ObjectApiResponse({'acknowledged': True, 'shards_acknowledged': True, 'index': 'course-questions'})

In [38]:
for doc in documents:
    question = doc['question']
    text = doc['text']
    qt = question + ' ' + text

    doc['question_vector'] = model.encode(question)
    doc['text_vector'] = model.encode(text)
    doc['question_text_vector'] = model.encode(qt)


In [39]:
for doc in documents:
    es_client.index(index=index_name, document=doc)

In [40]:
query = 'I just discovered the course, can I still join?'

In [41]:
v_q = model.encode(query)

In [42]:
def elastic_search_knn(field, vector, course):
    knn = {
        "field": field,
        "query_vector": vector,
        "k": 5,
        "num_candidates": 10000,
        "filter": {
            "term": {
                "course": course
            }
        }
    }

    search_query = {
        "knn": knn,
        "_source": ["text", "section", "question", "course", "id"]
    }

    es_results = es_client.search(
        index=index_name,
        body=search_query
    )
    
    result_docs = []
    
    for hit in es_results['hits']['hits']:
        result_docs.append(hit['_source'])

    return result_docs

In [44]:
elastic_search_knn('question_vector', v_q, 'data-engineering-zoomcamp')
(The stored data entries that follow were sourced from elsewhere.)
File: src/rtl/flag_pkg.sv
// Shared definitions for the flag producer: op encodings, flag bit positions,
// data width and the registered entry layout.
package flag_pkg;

  localparam int unsigned DATA_W = 16;

  localparam int unsigned SF_BIT = 3;
  localparam int unsigned ZF_BIT = 2;
  localparam int unsigned OF_BIT = 1;
  localparam int unsigned CF_BIT = 0;

  typedef enum logic [1:0] {
    OP_ADD      = 2'b00,
    OP_SUB      = 2'b01,
    OP_PASS     = 2'b10,
    OP_PASS_ALT = 2'b11
  } op_e;

  // Field order matches the {SF,ZF,OF,CF} bit indices above.
  typedef struct packed {
    logic sf;
    logic zf;
    logic of;
    logic cf;
  } flags_t;

  typedef struct packed {
    flags_t              flags;
    logic [DATA_W-1:0]   result;
  } entry_t;

  typedef enum logic {
    ST_EMPTY = 1'b0,
    ST_FULL  = 1'b1
  } state_e;

endpackage

File: src/rtl/flag_calc.sv
// Combinational ADD/SUB/PASS datapath producing result and {SF,ZF,OF,CF}.
module flag_calc
  import flag_pkg::*;
(
  input  logic [1:0]        op,
  input  logic [DATA_W-1:0] a,
  input  logic [DATA_W-1:0] b,
  output logic [DATA_W-1:0] result,
  output logic [3:0]        flags
);

  logic [DATA_W:0]   sum;
  logic [DATA_W-1:0] b_eff;
  logic [DATA_W-1:0] res;
  logic              arith;
  flags_t            f;

  always_comb begin
    sum   = '0;
    b_eff = '0;
    arith = 1'b0;
    case (op_e'(op))
      OP_ADD: begin
        b_eff = b;
        sum   = {1'b0, a} + {1'b0, b};
        arith = 1'b1;
      end
      OP_SUB: begin
        b_eff = ~b;
        sum   = {1'b0, a} + {1'b0, ~b} + {{DATA_W{1'b0}}, 1'b1};
        arith = 1'b1;
      end
      default: begin
        sum   = {1'b0, a};
        arith = 1'b0;
      end
    endcase
    res  = sum[DATA_W-1:0];
    // Overflow compares a against the effective (possibly inverted) b operand.
    f.cf = arith & sum[DATA_W];
    f.of = arith & (a[DATA_W-1] == b_eff[DATA_W-1]) & (res[DATA_W-1] != a[DATA_W-1]);
    f.zf = (res == '0);
    f.sf = res[DATA_W-1];
  end

  assign result = res;
  assign flags  = f;

endmodule
<file path="config.mk">
export PLATFORM = sky130hd
export DESIGN_NAME = das_sum4
export DESIGN_NICKNAME = d
export VERILOG_FILES = /design/src/rtl/das_sum4.sv
export SDC_FILE = /design/constraint.sdc
export NUM_CORES = 2
export LEC_CHECK = 0
export BUFFER_PORTS_ARGS = -buffer_cell sky130_fd_sc_hd__buf_2
export CORE_MARGIN = 2
export CORE_UTILIZATION = 40
export CTS_BUF_LIST = sky130_fd_sc_hd__clkbuf_16
export DETAILED_ROUTE_END_ITERATION = 7
export HOLD_SLACK_MARGIN = 0.1
export PLACE_DENSITY = 0.52
export SYNTH_ARGS = -nofsm -noshare
export SYNTH_HDL_FRONTEND = slang
export SYNTH_SLANG_ARGS = --single-unit
</file>
<file path="constraint.sdc">
create_clock -name clk -period 6.4 [get_ports clk]
set_input_delay 0 -clock clk [delete_from_list [all_inputs] [get_ports clk]]
set_output_delay 0 -clock clk [all_outputs]
set_load 0.03 [all_outputs]
</file>
<file path="src/rtl/das_sum4.sv">
// Four-channel delay-and-sum stage: captures one sample set per step into
// per-channel 16-deep circular delay lines and emits the sum of delayed taps.
module das_sum4 #(
    parameter int DATA_W = 16,
    parameter int PTR_W  = 4,
    parameter int CNT_W  = 10
) (
    input  logic                     clk,
    input  logic                     reset,
    input  logic                     start,
    input  logic [CNT_W-1:0]         num_samples,
    input  logic [PTR_W-1:0]         delay1,
    input  logic [PTR_W-1:0]         delay2,
    input  logic [PTR_W-1:0]         delay3,
    input  logic [PTR_W-1:0]         delay4,
    input  logic [DATA_W-1:0]        val1,
    input  logic [DATA_W-1:0]        val2,
    input  logic [DATA_W-1:0]        val3,
    input  logic [DATA_W-1:0]        val4,
    output logic                     inc_count,
    output logic [DATA_W+1:0]        beam_out,
    output logic                     out_valid,
    input  logic                     out_ready,
    output logic                     busy,
    output logic                     done
);

    localparam int DEPTH = 2 ** PTR_W;
    localparam int SUM_W = DATA_W + 2;
    localparam logic [PTR_W-1:0] PTR_ONE = {{(PTR_W-1){1'b0}}, 1'b1};
    localparam logic [CNT_W-1:0] CNT_ONE = {{(CNT_W-1){1'b0}}, 1'b1};

    typedef enum logic [2:0] {
        ST_IDLE    = 3'd0,
        ST_CAPTURE = 3'd1,
        ST_OUTPUT  = 3'd2,
        ST_STEP    = 3'd3,
        ST_SETTLE  = 3'd4,
        ST_DONE    = 3'd5
    } state_t;

    state_t                 state_q;
    logic [DATA_W-1:0]      line_q [4][DEPTH];
    logic [PTR_W-1:0]       delay_q [4];
    logic [CNT_W-1:0]       num_q;
    logic [CNT_W-1:0]       idx_q;
    logic [PTR_W-1:0]       wr_ptr_q;
    logic [SUM_W-1:0]       beam_q;
    logic                   out_valid_q;
    logic                   inc_count_q;
    logic                   busy_q;
    logic                   done_q;

    logic [DATA_W-1:0]      val_s [4];
    logic [DATA_W-1:0]      tap_s [4];
    logic [PTR_W-1:0]       rd_addr_s [4];
    logic [SUM_W-1:0]       sum_d;

    assign val_s[0] = val1;
    assign val_s[1] = val2;
    assign val_s[2] = val3;
    assign val_s[3] = val4;

    // Tap selection and full-precision sum; a zero delay bypasses the line.
    always_comb begin
        for (int k = 0; k < 4; k++) begin
            rd_addr_s[k] = wr_ptr_q - delay_q[k];
            if (delay_q[k] == {PTR_W{1'b0}}) begin
                tap_s[k] = val_s[k];
            end else begin
                tap_s[k] = line_q[k][rd_addr_s[k]];
            end
        end
        sum_d = {{2{tap_s[0][DATA_W-1]}}, tap_s[0]}
              + {{2{tap_s[1][DATA_W-1]}}, tap_s[1]}
              + {{2{tap_s[2][DATA_W-1]}}, tap_s[2]}
              + {{2{tap_s[3][DATA_W-1]}}, tap_s[3]};
    end

    // Control FSM; status outputs are set on entry to the state they mark.
    always_ff @(posedge clk) begin
        if (!reset) begin
            state_q     <= ST_IDLE;
            inc_count_q <= 1'b0;
            out_valid_q <= 1'b0;
            busy_q      <= 1'b0;
            done_q      <= 1'b0;
            beam_q      <= {SUM_W{1'b0}};
            wr_ptr_q    <= {PTR_W{1'b0}};
            idx_q       <= {CNT_W{1'b0}};
        end else begin
            inc_count_q <= 1'b0;
            done_q      <= 1'b0;
            case (state_q)
                ST_IDLE: begin
                    if (start) begin
                        num_q      <= num_samples;
                        delay_q[0] <= delay1;
                        delay_q[1] <= delay2;
                        delay_q[2] <= delay3;
                        delay_q[3] <= delay4;
                        for (int k = 0; k < 4; k++) begin
                            for (int e = 0; e < DEPTH; e++) begin
                                line_q[k][e] <= {DATA_W{1'b0}};
                            end
                        end
                        wr_ptr_q <= {PTR_W{1'b0}};
                        idx_q    <= {CNT_W{1'b0}};
                        busy_q   <= 1'b1;
                        if (num_samples == {CNT_W{1'b0}}) begin
                            done_q  <= 1'b1;
                            state_q <= ST_DONE;
                        end else begin
                            state_q <= ST_CAPTURE;
                        end
                    end else begin
                        busy_q <= 1'b0;
                    end
                end
                ST_CAPTURE: begin
                    for (int k = 0; k < 4; k++) begin
                        line_q[k][wr_ptr_q] <= val_s[k];
                    end
                    beam_q      <= sum_d;
                    out_valid_q <= 1'b1;
                    state_q     <= ST_OUTPUT;
                end
                ST_OUTPUT: begin
                    if (out_ready) begin
                        out_valid_q <= 1'b0;
                        if (idx_q == num_q - CNT_ONE) begin
                            done_q  <= 1'b1;
                            state_q <= ST_DONE;
                        end else begin
                            inc_count_q <= 1'b1;
                            state_q     <= ST_STEP;
                        end
                    end else begin
                        out_valid_q <= 1'b1;
                    end
                end
                ST_STEP: begin
                    wr_ptr_q <= wr_ptr_q + PTR_ONE;
                    idx_q    <= idx_q + CNT_ONE;
                    state_q  <= ST_SETTLE;
                end
                ST_SETTLE: begin
                    state_q <= ST_CAPTURE;
                end
                ST_DONE: begin
                    busy_q  <= 1'b0;
                    state_q <= ST_IDLE;
                end
                default: begin
                    out_valid_q <= 1'b0;
                    busy_q      <= 1'b0;
                    state_q     <= ST_IDLE;
                end
            endcase
        end
    end

    assign inc_count = inc_count_q;
    assign beam_out  = beam_q;
    assign out_valid = out_valid_q;
    assign busy      = busy_q;
    assign done      = done_q;

endmodule

</file>
==> config.mk <==
export PLATFORM = sky130hd
export DESIGN_NAME = pipe_stall_ctrl
export DESIGN_NICKNAME = d
export VERILOG_FILES = /design/src/rtl/pipe_stall_ctrl.sv
export SDC_FILE = /design/constraint.sdc
export NUM_CORES = 1
export LEC_CHECK = 0
export BUFFER_PORTS_ARGS = -buffer_cell sky130_fd_sc_hd__buf_2
export CAP_MARGIN = 30
export CORE_ASPECT_RATIO = 1.25
export CORE_MARGIN = 8
export CORE_UTILIZATION = 54
export CTS_CLUSTER_DIAMETER = 100
export DETAILED_ROUTE_END_ITERATION = 12
export PLACE_DENSITY = 0.85
export SETUP_SLACK_MARGIN = 0.5
export SYNTH_ARGS = -nofsm -noshare
export SYNTH_HDL_FRONTEND = slang
export SYNTH_SLANG_ARGS = --single-unit
==> constraint.sdc <==
create_clock -name clk -period 3.52 [get_ports clk]
set_input_delay 0.176 -clock clk [delete_from_list [all_inputs] [get_ports clk]]
set_output_delay 0.176 -clock clk [all_outputs]
set_load 0.03 [all_outputs]
$ cat src/rtl/execute_mc.sv
// Execute stage: forwarding, single-cycle ALU, PC target and a multi-cycle
// shift-add multiplier, all feeding the EX/MEM pipeline register.
module execute_mc #(
    parameter int WIDTH = 64,
    parameter int CNTW  = 7
) (
    input  logic             clk,
    input  logic             resetl,
    input  logic             flush,
    input  logic             mem_stall,
    input  logic             valid_EX,
    input  logic [6:0]       ctrl_EX,
    input  logic [3:0]       ALUOp_EX,
    input  logic [4:0]       RD_EX,
    input  logic [4:0]       rn_EX,
    input  logic [4:0]       rm_EX,
    input  logic [WIDTH-1:0] RegOutA_EX,
    input  logic [WIDTH-1:0] RegOutB_EX,
    input  logic [WIDTH-1:0] SignExtImm_EX,
    input  logic [WIDTH-1:0] pc_EX,
    input  logic [WIDTH-1:0] aluout_MEM,
    input  logic             regwrite_MEM,
    input  logic [4:0]       rd_MEM,
    input  logic [WIDTH-1:0] memtoregout_WB,
    input  logic             regwrite_WB,
    input  logic [4:0]       rd_WB,
    output logic             ex_busy,
    output logic             valid_MEM,
    output logic [6:0]       ctrl_MEM,
    output logic             ALUzero_MEM,
    output logic [4:0]       RD_MEM,
    output logic [WIDTH-1:0] RegOutB_MEM,
    output logic [WIDTH-1:0] ALUout_MEM,
    output logic [WIDTH-1:0] PCtarget_MEM,
    output logic [WIDTH-1:0] pc_MEM
);

    localparam int SHW = $clog2(WIDTH);

    localparam logic [3:0] OP_AND = 4'b0000;
    localparam logic [3:0] OP_OR  = 4'b0001;
    localparam logic [3:0] OP_ADD = 4'b0010;
    localparam logic [3:0] OP_SUB = 4'b0110;
    localparam logic [3:0] OP_PSB = 4'b0111;
    localparam logic [3:0] OP_MUL = 4'b1000;
    localparam logic [3:0] OP_LSL = 4'b1001;
    localparam logic [3:0] OP_LSR = 4'b1010;

    typedef enum logic [1:0] {
        IDLE = 2'd0,
        BUSY = 2'd1,
        DONE = 2'd2
    } state_t;

    state_t           state;
    logic [CNTW-1:0]  count;
    logic [WIDTH-1:0] acc;
    logic [WIDTH-1:0] mcand;
    logic [WIDTH-1:0] mplier;

    logic [WIDTH-1:0] fwd_a;
    logic [WIDTH-1:0] fwd_b;
    logic [WIDTH-1:0] opnd_b;
    logic [WIDTH-1:0] alu_res;
    logic [WIDTH-1:0] res;
    logic [WIDTH-1:0] pc_tgt;
    logic [WIDTH-1:0] acc_step;
    logic             mul_req;
    logic             take;

    // MEM is the younger producer, so it wins over WB
    always_comb begin
        fwd_a = RegOutA_EX;
        if (regwrite_MEM && rd_MEM == rn_EX && rd_MEM != 5'd31)
            fwd_a = aluout_MEM;
        else if (regwrite_WB && rd_WB == rn_EX && rd_WB != 5'd31)
            fwd_a = memtoregout_WB;
    end

    always_comb begin
        fwd_b = RegOutB_EX;
        if (regwrite_MEM && rd_MEM == rm_EX && rd_MEM != 5'd31)
            fwd_b = aluout_MEM;
        else if (regwrite_WB && rd_WB == rm_EX && rd_WB != 5'd31)
            fwd_b = memtoregout_WB;
    end

    assign opnd_b = ctrl_EX[5] ? SignExtImm_EX : fwd_b;

    always_comb begin
        alu_res = '0;
        case (ALUOp_EX)
            OP_AND:  alu_res = fwd_a & opnd_b;
            OP_OR:   alu_res = fwd_a | opnd_b;
            OP_ADD:  alu_res = fwd_a + opnd_b;
            OP_SUB:  alu_res = fwd_a - opnd_b;
            OP_PSB:  alu_res = opnd_b;
            OP_LSL:  alu_res = fwd_a << opnd_b[SHW-1:0];
            OP_LSR:  alu_res = fwd_a >> opnd_b[SHW-1:0];
            default: alu_res = '0;
        endcase
    end

    assign res      = (state == DONE) ? acc : alu_res;
    assign pc_tgt   = pc_EX + SignExtImm_EX;
    assign acc_step = acc + (mplier[0] ? mcand : '0);
    assign mul_req  = valid_EX && (ALUOp_EX == OP_MUL);

    // Real data is latched only by a single-cycle op or the MUL's final edge
    assign take = valid_EX &&
                  ((state == IDLE && !mul_req) || state == DONE);

    assign ex_busy = resetl &&
                     ((state == IDLE && mul_req) || state == BUSY);

    always_ff @(posedge clk or negedge resetl) begin
        if (!resetl) begin
            state        <= IDLE;
            count        <= '0;
            acc          <= '0;
            mcand        <= '0;
            mplier       <= '0;
            valid_MEM    <= 1'b0;
            ctrl_MEM     <= '0;
            ALUzero_MEM  <= 1'b0;
            RD_MEM       <= '0;
            RegOutB_MEM  <= '0;
            ALUout_MEM   <= '0;
            PCtarget_MEM <= '0;
            pc_MEM       <= '0;
        end else if (flush) begin
            state        <= IDLE;
            count        <= '0;
            valid_MEM    <= 1'b0;
            ctrl_MEM     <= '0;
            ALUzero_MEM  <= 1'b0;
            RD_MEM       <= '0;
            RegOutB_MEM  <= '0;
            ALUout_MEM   <= '0;
            PCtarget_MEM <= '0;
            pc_MEM       <= '0;
        end else if (!mem_stall) begin
            if (take) begin
                valid_MEM    <= 1'b1;
                ctrl_MEM     <= ctrl_EX;
                ALUzero_MEM  <= (res == '0);
                RD_MEM       <= RD_EX;
                RegOutB_MEM  <= fwd_b;
                ALUout_MEM   <= res;
                PCtarget_MEM <= pc_tgt;
                pc_MEM       <= pc_EX;
            end else begin
                valid_MEM    <= 1'b0;
                ctrl_MEM     <= '0;
                ALUzero_MEM  <= 1'b0;
                RD_MEM       <= '0;
                RegOutB_MEM  <= '0;
                ALUout_MEM   <= '0;
                PCtarget_MEM <= '0;
                pc_MEM       <= '0;
            end

            case (state)
                IDLE: begin
                    if (mul_req) begin
                        state  <= BUSY;
                        mcand  <= fwd_a;
                        mplier <= opnd_b;
                        acc    <= '0;
                        count  <= CNTW'(WIDTH);
                    end
                end
                BUSY: begin
                    acc    <= acc_step;
                    mcand  <= mcand << 1;
                    mplier <= mplier >> 1;
                    count  <= count - CNTW'(1);
                    if (count == CNTW'(1))
                        state <= DONE;
                end
                DONE:    state <= IDLE;
                default: state <= IDLE;
            endcase
        end
    end

endmodule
[{'question': 'Course - Can I still join the course after the start date?',
  'course': 'data-engineering-zoomcamp',
  'section': 'General course-related questions',
  'text': "Yes, even if you don't register, you're still eligible to submit the homeworks.\nBe aware, however, that there will be deadlines for turning in the final projects. So don't leave everything for the last minute.",
  'id': 'da77a135'},
 {'question': 'Course - Can I follow the course after it finishes?',
  'course': 'data-engineering-zoomcamp',
  'section': 'General course-related questions',
  'text': 'Yes, we will keep all the materials after the course finishes, so you can follow the course at your own pace after it finishes.\nYou can also continue looking at the homeworks and continue preparing for the next cohort. I guess you can also start working on your final capstone project.',
  'id': '5cb59d48'},
 {'question': 'How can we contribute to the course?',
  'course': 'data-engineering-zoomcamp',
  'section': '

In [45]:
def question_vector_knn(q):
    question = q['question']
    course = q['course']

    v_q = model.encode(question)

    return elastic_search_knn('question_vector', v_q, course)

In [46]:
import pandas as pd
df_ground_truth = pd.read_csv('ground-truth-data.csv')
ground_truth = df_ground_truth.to_dict(orient='records')
ground_truth[0]

{'question': 'When is the course start date and time?',
 'course': 'data-engineering-zoomcamp',
 'document': '2f401745'}

In [47]:
def hit_rate(relevance_total):
    cnt = 0

    for line in relevance_total:
        if True in line:
            cnt = cnt + 1

    return cnt / len(relevance_total)

In [49]:
def mrr(relevance_total):
    total_score = 0.0

    for line in relevance_total:
        for rank in range(len(line)):
            if line[rank] == True:
                total_score = total_score + 1 / (rank + 1)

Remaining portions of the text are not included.